The EU’s Permanent Structured Cooperation (PESCO) has deepened, with around 75 collaborative projects spanning land, maritime, air, cyber, space and joint enablers, and with stronger binding commitments on spending, interoperability and capability development. The EU has also opened PESCO to select third states (e.g. Canada, Norway, the US) for military mobility, signalling a more outward‑facing EU defence posture and tighter EU–NATO coordination.
The Coordinated Annual Review on Defence and the European Defence Fund is now tied more closely to PESCO. This means that capability planning, joint R&D and industrial policy are increasingly coordinated within the EU, rather than being left to national efforts.
UK participation in the PESCO military mobility project was under threat, because Spain had blocked the UK due to the ongoing dispute over border arrangements in Gibraltar. However, agreement on Gibraltar was reached in June 2025.
The European Defence Fund and other EU funding instruments have become more important as a way to compensate for fragmented national budgets and to address gaps amplified by the pandemic and Russia’s war. However, the EU has so far excluded the UK, unlike Canada, from participating fully in SAFE.
In addition, the EU has placed more emphasis on strengthening the European defence industrial base, ensuring supply‑chain security, and co‑developing “next generation” capabilities, rather than relying primarily on non‑EU suppliers.
Cybersecurity, hybrid threats, and protection of critical infrastructure (including underwater infrastructure) have become core themes in EU security workstreams.
Security and law‑enforcement
On internal security, the EU has continued to develop its databases, Prüm rules for DNA and fingerprint exchange, and frameworks for combatting terrorism, organised crime and foreign information manipulation.
Brexit meant the UK lost automatic access to some EU tools (notably the Schengen Information System), and cooperation now rests on the Trade and Cooperation Agreement (TCA) plus bilateral and mini‑lateral arrangements. Experts see these as workable but less seamless and more vulnerable to legal divergence over time.
Conclusion
While the UK remains one of Europe’s strongest military powers, its ability to collaborate with its allies is constrained.

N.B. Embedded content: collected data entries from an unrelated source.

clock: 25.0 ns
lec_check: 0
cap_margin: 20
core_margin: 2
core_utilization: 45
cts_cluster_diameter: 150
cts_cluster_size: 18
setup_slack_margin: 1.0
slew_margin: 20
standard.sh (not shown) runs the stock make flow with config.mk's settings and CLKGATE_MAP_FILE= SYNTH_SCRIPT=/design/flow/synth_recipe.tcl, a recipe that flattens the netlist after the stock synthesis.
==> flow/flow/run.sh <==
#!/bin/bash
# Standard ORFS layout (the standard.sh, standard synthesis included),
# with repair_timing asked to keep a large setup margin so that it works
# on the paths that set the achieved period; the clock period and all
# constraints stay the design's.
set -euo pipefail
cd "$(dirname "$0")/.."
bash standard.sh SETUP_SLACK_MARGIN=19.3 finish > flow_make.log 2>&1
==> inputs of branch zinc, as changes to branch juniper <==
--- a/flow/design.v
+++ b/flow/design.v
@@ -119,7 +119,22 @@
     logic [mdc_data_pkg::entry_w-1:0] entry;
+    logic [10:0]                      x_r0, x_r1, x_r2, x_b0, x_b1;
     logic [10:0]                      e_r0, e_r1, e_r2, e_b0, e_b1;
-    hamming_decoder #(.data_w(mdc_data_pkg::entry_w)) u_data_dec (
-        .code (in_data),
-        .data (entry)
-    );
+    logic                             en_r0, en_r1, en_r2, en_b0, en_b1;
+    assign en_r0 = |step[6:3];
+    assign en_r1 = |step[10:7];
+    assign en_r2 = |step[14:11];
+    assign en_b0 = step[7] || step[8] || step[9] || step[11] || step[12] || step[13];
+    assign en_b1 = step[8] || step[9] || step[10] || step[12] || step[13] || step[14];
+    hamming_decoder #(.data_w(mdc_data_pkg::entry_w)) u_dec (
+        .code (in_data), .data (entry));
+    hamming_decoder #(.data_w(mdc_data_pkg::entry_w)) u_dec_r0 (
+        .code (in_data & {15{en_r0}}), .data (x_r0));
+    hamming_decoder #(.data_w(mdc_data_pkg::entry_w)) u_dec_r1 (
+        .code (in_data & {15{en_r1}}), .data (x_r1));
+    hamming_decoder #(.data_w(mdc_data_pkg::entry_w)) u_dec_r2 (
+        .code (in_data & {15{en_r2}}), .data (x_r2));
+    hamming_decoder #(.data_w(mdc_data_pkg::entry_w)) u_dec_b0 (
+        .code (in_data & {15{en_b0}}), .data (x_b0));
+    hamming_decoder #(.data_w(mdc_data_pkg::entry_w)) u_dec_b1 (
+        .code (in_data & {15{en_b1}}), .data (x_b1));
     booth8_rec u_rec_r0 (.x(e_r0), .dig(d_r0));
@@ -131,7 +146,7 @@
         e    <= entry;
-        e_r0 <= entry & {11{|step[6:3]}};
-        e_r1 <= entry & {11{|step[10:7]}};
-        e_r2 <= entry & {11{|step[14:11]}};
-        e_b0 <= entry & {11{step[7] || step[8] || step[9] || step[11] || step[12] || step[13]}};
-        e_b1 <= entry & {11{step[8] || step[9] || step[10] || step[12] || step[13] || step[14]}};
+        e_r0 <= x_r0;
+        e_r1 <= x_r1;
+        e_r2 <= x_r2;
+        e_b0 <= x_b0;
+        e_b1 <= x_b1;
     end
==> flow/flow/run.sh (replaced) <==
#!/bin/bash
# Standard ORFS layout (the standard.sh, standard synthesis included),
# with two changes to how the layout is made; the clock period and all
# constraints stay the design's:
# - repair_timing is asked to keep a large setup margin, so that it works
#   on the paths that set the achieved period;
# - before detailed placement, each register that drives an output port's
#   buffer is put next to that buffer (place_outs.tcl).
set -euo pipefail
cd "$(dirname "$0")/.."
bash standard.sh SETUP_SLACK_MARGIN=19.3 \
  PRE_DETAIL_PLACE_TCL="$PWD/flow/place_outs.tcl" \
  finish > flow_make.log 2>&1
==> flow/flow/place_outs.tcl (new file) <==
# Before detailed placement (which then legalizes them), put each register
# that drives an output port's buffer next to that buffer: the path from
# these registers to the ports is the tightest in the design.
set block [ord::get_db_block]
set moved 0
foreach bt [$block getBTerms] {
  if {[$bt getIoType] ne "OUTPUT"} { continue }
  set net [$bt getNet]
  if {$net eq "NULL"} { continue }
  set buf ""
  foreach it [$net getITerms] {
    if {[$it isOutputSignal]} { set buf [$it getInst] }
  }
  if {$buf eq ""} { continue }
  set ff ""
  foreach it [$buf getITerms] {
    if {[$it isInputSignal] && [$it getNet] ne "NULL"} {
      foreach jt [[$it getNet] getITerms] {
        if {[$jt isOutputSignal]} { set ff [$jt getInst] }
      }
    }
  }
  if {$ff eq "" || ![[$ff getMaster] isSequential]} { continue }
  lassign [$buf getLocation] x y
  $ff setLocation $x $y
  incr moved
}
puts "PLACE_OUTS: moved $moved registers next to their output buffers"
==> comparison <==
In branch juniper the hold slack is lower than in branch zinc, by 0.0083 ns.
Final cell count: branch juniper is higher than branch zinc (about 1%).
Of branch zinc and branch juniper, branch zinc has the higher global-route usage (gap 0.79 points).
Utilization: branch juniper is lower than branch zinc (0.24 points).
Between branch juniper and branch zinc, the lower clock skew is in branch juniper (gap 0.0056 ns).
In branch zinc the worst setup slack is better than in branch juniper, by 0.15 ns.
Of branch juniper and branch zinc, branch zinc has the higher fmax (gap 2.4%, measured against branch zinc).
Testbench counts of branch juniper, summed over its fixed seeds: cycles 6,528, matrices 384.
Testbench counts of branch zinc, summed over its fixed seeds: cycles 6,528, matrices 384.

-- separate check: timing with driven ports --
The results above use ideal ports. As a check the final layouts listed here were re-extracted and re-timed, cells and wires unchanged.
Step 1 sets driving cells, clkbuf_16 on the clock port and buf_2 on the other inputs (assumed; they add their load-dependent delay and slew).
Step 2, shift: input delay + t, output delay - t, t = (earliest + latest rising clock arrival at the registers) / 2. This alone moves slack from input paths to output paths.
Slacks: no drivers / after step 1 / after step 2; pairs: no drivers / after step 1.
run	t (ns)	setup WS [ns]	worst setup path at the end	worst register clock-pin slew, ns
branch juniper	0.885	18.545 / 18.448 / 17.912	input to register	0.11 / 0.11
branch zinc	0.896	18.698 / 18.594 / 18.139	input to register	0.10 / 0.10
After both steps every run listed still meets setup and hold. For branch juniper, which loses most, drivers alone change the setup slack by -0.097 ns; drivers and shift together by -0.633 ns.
What follows belongs to an exercise in optimizing a design on an open flow for small area and a short achievable clock period; a production flow would make more cautious choices.
Function was checked by simulation only, so behaviour that the tests miss may differ from the original.
Power is estimated from default activity; no workload was simulated.

==> flow/design.v (excerpt) <==
module vc_input_buffer #(
    parameter int FLIT_WIDTH = 64,
    parameter int DEPTH      = 16,
    parameter int NUM_VC     = 2,
    parameter int OFF_THRESH = DEPTH - 2,
    parameter int ON_THRESH  = 2,
    localparam int VC_W      = (NUM_VC > 1) ? $clog2(NUM_VC) : 1,
    localparam int CNT_W     = $clog2(DEPTH + 1)
) (
    input  logic                    clk,
    input  logic                    rst,
    input  logic [FLIT_WIDTH-1:0]   flit_in,
    input  logic                    push,
    input  logic [VC_W-1:0]         push_vc,
    input  logic                    pop,
    input  logic [VC_W-1:0]         pop_vc,
    input  logic                    err_clr,
    output logic [FLIT_WIDTH-1:0]   flit_o,
    output logic [NUM_VC-1:0]       full,
    output logic [NUM_VC-1:0]       empty,
    output logic [NUM_VC-1:0]       vc_on,
    output logic [NUM_VC*CNT_W-1:0] count,
    output logic [NUM_VC-1:0]       overflow_err,
    output logic [NUM_VC-1:0]       underflow_err
);
    localparam int BDEPTH = DEPTH - 1;    
    localparam logic [CNT_W-1:0] C_DEPTH = CNT_W'(DEPTH);
    localparam logic [CNT_W-1:0] C_OFF   = CNT_W'(OFF_THRESH);
    localparam logic [CNT_W-1:0] C_ON    = CNT_W'(ON_THRESH);
    logic [FLIT_WIDTH-1:0] w_head [NUM_VC];
    for (genvar v = 0; v < NUM_VC; v++) begin : g_vc
        logic [FLIT_WIDTH-1:0] r_mem [BDEPTH];
        logic [FLIT_WIDTH-1:0] r_head;
        logic [BDEPTH-1:0]     r_wr_oh;    
        logic [BDEPTH-1:0]     r_rd_oh;    
        logic [CNT_W-1:0]      r_count;
  ...
export LEC_CHECK = 0
export CAP_MARGIN = 20
export CORE_MARGIN = 2
export CORE_UTILIZATION = 55
export SETUP_SLACK_MARGIN = 1.8
export SLEW_MARGIN = 20
export SYNTH_HIERARCHICAL = 1
create_clock -name core_clock -period 4.2 [get_ports {clk}]
run.sh (not shown) runs the stock make flow with config.mk's settings and CLKGATE_MAP_FILE= SYNTH_SCRIPT=/design/flow/synth_recipe.tcl, a recipe that flattens the netlist after the stock synthesis.
Change:
- CTS_CLUSTER_SIZE: unset -> 24
Power is about the same. Die area is unchanged. Wire length is about the same. Core utilization barely changes. Clock power hardly moves. Final cell count stays flat. Clock-buffer cell count went up by 2. Worst hold slack barely changes. Global-route usage barely changes. Synthesized area does not change. Sequential cell count does not change.

---

Setup of old:
vc_input_buffer, a different RTL version from the one above (not shown whole).
Size in the first run: ~2100 flip-flops, roughly 160 I/O pins, about 77000 sq um of cells after synthesis.
==> flow/design.v (excerpt) <==
module vc_input_buffer #(
    parameter int FLIT_WIDTH = 64,
    parameter int DEPTH      = 16,
    parameter int NUM_VC     = 2,
    parameter int OFF_THRESH = DEPTH - 2,
    parameter int ON_THRESH  = 2,
    localparam int VC_W      = (NUM_VC > 1) ? $clog2(NUM_VC) : 1,
    localparam int CNT_W     = $clog2(DEPTH + 1)
) (
    input  logic                    clk,
    input  logic                    rst,
    input  logic [FLIT_WIDTH-1:0]   flit_in,
    input  logic                    push,
    input  logic [VC_W-1:0]         push_vc,
    input  logic                    pop,
    input  logic [VC_W-1:0]         pop_vc,
    input  logic                    err_clr,
    output logic [FLIT_WIDTH-1:0]   flit_o,
    output logic [NUM_VC-1:0]       full,
    output logic [NUM_VC-1:0]       empty,
    output logic [NUM_VC-1:0]       vc_on,
    output logic [NUM_VC*CNT_W-1:0] count,
    output logic [NUM_VC-1:0]       overflow_err,
    output logic [NUM_VC-1:0]       underflow_err
);
export LEC_CHECK = 0
export CAP_MARGIN = 20
export CORE_MARGIN = 2
export CORE_UTILIZATION = 55
export CTS_BUF_LIST = sky130_fd_sc_hd__clkbuf_8
export CTS_CLUSTER_SIZE = 20
export SETUP_SLACK_MARGIN = 1.6
export SLEW_MARGIN = 20
create_clock -name core_clock -period 4.2 [get_ports {clk}]
What new does differently from old at the input level:
Settings: CTS_CLUSTER_SIZE changed from 20 to 12; CTS_BUF_LIST changed from sky130_fd_sc_hd__clkbuf_8 to sky130_fd_sc_hd__clkbuf_4.
### Flow results
new closes out successfully: all stages finished, all timing, DRC and antenna checks passed.
Final critical-path required period for new is higher than for old.
Against old as the reference, new delivers a higher cell area.
When new is measured against old, its final instance count without filler cells turns out 4.4% higher.
Relative to old, the number of fillers in the final layout measured on new has increased slightly.

---

== v9 ==
Another version of the RTL of vc_input_buffer (not shown whole).
For scale: roughly 160 I/O pins, ~74000 µm² of cells after synthesis.
Settings: LEC_CHECK=0, CAP_MARGIN=20, CORE_MARGIN=2, CORE_UTILIZATION=55, CTS_CLUSTER_DIAMETER=100, CTS_CLUSTER_SIZE=26, SETUP_SLACK_MARGIN=1.9, SLEW_MARGIN=20, SYNTH_HIERARCHICAL=1, TNS_END_PERCENT=10; clock period 4.2 ns.
v9 | stages: all done | timing, DRC, antenna: all pass
Inputs modified between v9 and v28:
--- a/flow/config.mk
+++ b/flow/config.mk
@@ -9,8 +9,7 @@
 export CORE_MARGIN = 2
 export CORE_UTILIZATION = 55
-export CTS_CLUSTER_DIAMETER = 100
-export CTS_CLUSTER_SIZE = 26
+export CTS_CLUSTER_DIAMETER = 80
+export CTS_CLUSTER_SIZE = 24
 export SETUP_SLACK_MARGIN = 1.9
 export SLEW_MARGIN = 20
 export SYNTH_HIERARCHICAL = 1
-export TNS_END_PERCENT = 10
Findings:
There was hardly any difference in worst hold slack between v9 and v28. v9 leaves more setup margin than v28. On depth of the CTS H-tree, v9 tracks v28 almost exactly. v28 vs. v9: aggregate negative setup slack stayed essentially flat, cell count rose by 0.78%. v28 vs. v9: share of final layout cell area taken by non-clock buffers went up by 0.67 points; average wire length per cell after detail routing went up; routed wire length now larger.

A more hostile security environment, coupled with Brexit, has also stimulated the EU to accelerate its own defence integration to compensate for losing a major military contributor.
In practice, UK-EU cooperation has concentrated on: support for Ukraine, participation in specific EU defence initiatives such as PESCO military mobility, information‑sharing agreements, cyber security and work on countering disinformation.
However, the UK’s exit from the Customs Union and the Single Market makes collaboration difficult at the manufacturing and company levels. Similarly, the EU’s focus on building its own industrial capability signals lost opportunities for the UK.
The UK and the EU face challenges in translating the ambitions of the Security and Defence Partnersip into tangible actions.